* About this exercise:
Provide the number of lines of the records that include "lockReq", with no other content.

* Input for this task:
◇ ◇ ◇
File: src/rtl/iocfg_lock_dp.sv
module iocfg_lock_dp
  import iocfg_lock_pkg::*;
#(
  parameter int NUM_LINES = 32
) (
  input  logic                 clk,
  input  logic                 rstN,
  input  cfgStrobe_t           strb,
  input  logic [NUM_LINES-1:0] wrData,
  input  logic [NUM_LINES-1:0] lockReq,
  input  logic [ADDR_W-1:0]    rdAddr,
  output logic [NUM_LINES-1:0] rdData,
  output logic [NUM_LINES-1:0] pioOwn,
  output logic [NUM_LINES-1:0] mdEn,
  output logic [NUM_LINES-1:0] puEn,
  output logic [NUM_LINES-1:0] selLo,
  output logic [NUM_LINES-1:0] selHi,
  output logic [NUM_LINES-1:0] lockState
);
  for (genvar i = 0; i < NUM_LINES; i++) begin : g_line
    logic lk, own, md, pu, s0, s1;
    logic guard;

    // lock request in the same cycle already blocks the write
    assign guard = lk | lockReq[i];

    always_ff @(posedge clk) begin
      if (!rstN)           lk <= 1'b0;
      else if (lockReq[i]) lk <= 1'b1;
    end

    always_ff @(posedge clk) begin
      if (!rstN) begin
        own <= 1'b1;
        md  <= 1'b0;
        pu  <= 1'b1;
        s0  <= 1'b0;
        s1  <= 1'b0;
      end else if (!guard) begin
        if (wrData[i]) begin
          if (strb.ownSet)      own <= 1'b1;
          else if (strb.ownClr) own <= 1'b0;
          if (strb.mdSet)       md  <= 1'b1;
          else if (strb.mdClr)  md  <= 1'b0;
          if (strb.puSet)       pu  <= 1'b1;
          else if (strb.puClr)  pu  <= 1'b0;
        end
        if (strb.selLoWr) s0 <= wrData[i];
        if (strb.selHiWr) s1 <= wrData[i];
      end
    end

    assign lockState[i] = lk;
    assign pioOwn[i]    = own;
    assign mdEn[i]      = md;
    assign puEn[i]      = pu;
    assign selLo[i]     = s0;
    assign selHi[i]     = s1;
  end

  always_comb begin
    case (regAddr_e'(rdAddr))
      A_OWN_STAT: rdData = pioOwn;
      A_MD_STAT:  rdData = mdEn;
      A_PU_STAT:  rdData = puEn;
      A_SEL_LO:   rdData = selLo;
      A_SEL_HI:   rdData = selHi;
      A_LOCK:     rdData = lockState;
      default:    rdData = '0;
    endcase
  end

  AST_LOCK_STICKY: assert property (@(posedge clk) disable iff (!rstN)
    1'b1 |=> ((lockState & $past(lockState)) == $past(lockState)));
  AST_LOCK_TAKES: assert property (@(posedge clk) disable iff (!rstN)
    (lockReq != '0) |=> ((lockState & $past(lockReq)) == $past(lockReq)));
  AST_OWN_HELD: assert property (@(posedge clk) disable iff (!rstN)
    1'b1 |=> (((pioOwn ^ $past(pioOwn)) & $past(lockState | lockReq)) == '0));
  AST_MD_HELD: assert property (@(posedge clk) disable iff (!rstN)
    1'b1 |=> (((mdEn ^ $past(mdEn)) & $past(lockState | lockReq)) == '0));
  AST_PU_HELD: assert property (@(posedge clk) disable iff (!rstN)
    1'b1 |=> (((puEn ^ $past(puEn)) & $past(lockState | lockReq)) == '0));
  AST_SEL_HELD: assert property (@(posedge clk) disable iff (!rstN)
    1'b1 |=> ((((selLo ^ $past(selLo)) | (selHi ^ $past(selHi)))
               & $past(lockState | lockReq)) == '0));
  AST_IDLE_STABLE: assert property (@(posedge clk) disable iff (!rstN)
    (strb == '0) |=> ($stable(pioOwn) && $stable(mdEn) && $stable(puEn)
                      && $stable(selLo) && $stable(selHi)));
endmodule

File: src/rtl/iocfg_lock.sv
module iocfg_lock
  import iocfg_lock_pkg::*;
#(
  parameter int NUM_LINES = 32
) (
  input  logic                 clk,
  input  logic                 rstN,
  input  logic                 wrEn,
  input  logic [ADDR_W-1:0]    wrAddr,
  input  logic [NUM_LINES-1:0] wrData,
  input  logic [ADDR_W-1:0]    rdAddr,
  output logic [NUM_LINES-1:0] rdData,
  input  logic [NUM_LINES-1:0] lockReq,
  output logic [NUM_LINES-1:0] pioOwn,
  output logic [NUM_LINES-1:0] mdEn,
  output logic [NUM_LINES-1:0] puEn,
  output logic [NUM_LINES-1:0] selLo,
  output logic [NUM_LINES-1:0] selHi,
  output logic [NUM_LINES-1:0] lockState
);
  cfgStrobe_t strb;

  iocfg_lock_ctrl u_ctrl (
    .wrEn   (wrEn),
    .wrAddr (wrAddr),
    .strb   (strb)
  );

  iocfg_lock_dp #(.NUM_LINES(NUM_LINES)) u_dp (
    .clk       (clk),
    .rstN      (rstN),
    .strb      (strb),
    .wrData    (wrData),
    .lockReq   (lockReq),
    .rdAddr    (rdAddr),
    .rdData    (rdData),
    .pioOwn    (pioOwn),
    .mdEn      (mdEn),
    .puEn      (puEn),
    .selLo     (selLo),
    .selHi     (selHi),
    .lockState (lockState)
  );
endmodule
◇ ◇ ◇
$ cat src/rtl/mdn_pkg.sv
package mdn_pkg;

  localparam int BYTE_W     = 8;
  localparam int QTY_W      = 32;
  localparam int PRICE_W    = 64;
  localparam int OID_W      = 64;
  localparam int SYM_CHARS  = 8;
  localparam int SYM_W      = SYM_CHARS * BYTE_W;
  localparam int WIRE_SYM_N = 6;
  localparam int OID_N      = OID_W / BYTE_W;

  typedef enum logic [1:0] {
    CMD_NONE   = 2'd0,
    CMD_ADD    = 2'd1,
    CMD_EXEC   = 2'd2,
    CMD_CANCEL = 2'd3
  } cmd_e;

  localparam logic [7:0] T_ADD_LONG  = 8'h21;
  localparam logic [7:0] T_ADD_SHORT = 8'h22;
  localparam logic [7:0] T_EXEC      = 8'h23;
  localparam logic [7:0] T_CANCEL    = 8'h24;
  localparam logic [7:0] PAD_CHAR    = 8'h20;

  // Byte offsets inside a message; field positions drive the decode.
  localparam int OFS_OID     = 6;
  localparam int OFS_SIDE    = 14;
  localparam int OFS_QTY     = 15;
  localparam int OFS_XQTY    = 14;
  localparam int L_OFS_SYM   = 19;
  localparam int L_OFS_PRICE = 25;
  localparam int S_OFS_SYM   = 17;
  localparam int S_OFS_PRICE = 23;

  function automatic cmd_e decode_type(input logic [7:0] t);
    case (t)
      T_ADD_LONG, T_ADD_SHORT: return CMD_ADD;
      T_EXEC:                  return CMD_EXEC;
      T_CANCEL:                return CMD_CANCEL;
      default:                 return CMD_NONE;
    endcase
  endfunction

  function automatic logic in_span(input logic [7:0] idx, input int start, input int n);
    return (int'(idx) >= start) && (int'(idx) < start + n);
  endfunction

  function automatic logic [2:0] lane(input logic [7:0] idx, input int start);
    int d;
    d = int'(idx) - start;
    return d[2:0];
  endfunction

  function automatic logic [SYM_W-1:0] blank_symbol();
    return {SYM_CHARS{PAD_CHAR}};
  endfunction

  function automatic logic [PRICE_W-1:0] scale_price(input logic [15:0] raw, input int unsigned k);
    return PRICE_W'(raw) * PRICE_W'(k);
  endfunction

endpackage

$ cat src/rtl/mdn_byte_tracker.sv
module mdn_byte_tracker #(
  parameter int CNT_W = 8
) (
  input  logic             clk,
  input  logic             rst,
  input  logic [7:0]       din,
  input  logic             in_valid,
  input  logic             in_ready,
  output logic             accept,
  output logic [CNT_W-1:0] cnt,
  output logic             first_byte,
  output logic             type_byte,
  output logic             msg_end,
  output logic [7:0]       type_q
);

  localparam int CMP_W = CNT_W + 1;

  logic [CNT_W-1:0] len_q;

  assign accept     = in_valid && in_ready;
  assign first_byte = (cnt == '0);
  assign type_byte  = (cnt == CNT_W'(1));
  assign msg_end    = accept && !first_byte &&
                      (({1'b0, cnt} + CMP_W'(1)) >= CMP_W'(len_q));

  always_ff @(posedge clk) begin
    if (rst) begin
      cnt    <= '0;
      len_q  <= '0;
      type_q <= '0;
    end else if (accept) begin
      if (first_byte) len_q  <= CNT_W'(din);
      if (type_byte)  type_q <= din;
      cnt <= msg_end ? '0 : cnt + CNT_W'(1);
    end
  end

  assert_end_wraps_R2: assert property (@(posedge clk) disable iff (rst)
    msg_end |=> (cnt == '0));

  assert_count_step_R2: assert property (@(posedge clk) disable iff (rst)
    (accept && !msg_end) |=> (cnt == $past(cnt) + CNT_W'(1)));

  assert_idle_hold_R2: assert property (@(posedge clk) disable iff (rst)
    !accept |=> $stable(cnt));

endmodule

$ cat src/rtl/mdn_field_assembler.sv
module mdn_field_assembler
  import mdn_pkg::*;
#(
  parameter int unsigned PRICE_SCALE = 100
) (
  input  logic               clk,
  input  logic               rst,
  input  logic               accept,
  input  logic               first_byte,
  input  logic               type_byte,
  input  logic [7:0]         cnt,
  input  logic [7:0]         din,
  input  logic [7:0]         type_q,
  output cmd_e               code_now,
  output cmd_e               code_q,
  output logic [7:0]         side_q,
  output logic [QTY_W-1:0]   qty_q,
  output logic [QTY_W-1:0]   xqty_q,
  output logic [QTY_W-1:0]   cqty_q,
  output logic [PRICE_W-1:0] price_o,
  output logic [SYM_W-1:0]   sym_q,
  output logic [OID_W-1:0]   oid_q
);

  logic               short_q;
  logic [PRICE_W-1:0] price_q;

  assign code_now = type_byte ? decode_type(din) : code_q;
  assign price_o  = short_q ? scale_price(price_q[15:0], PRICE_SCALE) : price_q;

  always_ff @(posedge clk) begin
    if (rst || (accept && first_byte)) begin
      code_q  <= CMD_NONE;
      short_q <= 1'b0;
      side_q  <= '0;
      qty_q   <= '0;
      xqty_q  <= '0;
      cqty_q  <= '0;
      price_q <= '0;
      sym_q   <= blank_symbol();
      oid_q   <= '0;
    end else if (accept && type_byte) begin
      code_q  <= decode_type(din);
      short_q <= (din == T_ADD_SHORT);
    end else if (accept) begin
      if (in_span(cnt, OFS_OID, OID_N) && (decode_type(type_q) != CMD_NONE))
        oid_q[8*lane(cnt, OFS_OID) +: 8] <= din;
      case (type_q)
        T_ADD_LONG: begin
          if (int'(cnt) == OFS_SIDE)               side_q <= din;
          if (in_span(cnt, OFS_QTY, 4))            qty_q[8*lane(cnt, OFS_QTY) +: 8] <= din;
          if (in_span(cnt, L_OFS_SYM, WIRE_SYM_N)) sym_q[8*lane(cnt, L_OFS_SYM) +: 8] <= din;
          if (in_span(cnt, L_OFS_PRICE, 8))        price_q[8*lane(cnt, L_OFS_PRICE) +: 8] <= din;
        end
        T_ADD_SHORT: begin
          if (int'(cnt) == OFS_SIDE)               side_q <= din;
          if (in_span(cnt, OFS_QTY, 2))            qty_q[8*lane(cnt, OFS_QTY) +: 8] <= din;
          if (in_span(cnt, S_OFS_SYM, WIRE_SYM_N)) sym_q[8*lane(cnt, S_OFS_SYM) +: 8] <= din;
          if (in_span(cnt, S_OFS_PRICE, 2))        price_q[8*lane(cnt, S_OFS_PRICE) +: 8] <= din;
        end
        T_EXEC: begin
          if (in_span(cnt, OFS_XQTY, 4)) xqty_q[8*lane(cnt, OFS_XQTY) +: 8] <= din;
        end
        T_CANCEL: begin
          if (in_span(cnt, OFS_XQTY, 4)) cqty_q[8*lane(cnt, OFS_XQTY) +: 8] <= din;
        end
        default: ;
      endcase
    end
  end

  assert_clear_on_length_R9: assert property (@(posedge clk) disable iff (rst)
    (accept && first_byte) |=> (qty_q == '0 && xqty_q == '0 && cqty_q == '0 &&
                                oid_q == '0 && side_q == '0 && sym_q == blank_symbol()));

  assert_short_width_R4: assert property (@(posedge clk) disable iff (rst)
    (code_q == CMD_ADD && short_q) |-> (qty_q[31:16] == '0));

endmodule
◇ ◇ ◇
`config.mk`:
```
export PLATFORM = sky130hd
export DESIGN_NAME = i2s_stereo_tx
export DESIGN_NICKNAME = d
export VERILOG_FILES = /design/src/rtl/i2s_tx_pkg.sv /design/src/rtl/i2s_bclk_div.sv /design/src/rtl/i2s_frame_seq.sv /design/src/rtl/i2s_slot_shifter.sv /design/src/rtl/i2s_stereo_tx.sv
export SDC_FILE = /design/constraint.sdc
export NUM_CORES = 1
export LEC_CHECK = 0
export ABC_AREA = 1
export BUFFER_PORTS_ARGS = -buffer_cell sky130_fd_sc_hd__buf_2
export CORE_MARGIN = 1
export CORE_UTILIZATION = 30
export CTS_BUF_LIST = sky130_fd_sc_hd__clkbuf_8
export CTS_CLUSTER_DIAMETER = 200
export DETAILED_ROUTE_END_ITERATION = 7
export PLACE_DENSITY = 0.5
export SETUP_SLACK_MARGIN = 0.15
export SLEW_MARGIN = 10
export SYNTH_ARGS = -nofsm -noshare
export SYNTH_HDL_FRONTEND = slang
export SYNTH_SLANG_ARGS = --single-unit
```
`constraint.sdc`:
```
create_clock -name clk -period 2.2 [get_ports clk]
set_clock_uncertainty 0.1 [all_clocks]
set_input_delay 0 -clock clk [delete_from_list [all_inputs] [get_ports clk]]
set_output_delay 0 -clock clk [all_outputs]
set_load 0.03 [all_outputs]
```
◇ ◇ ◇
* Solution for this task:
10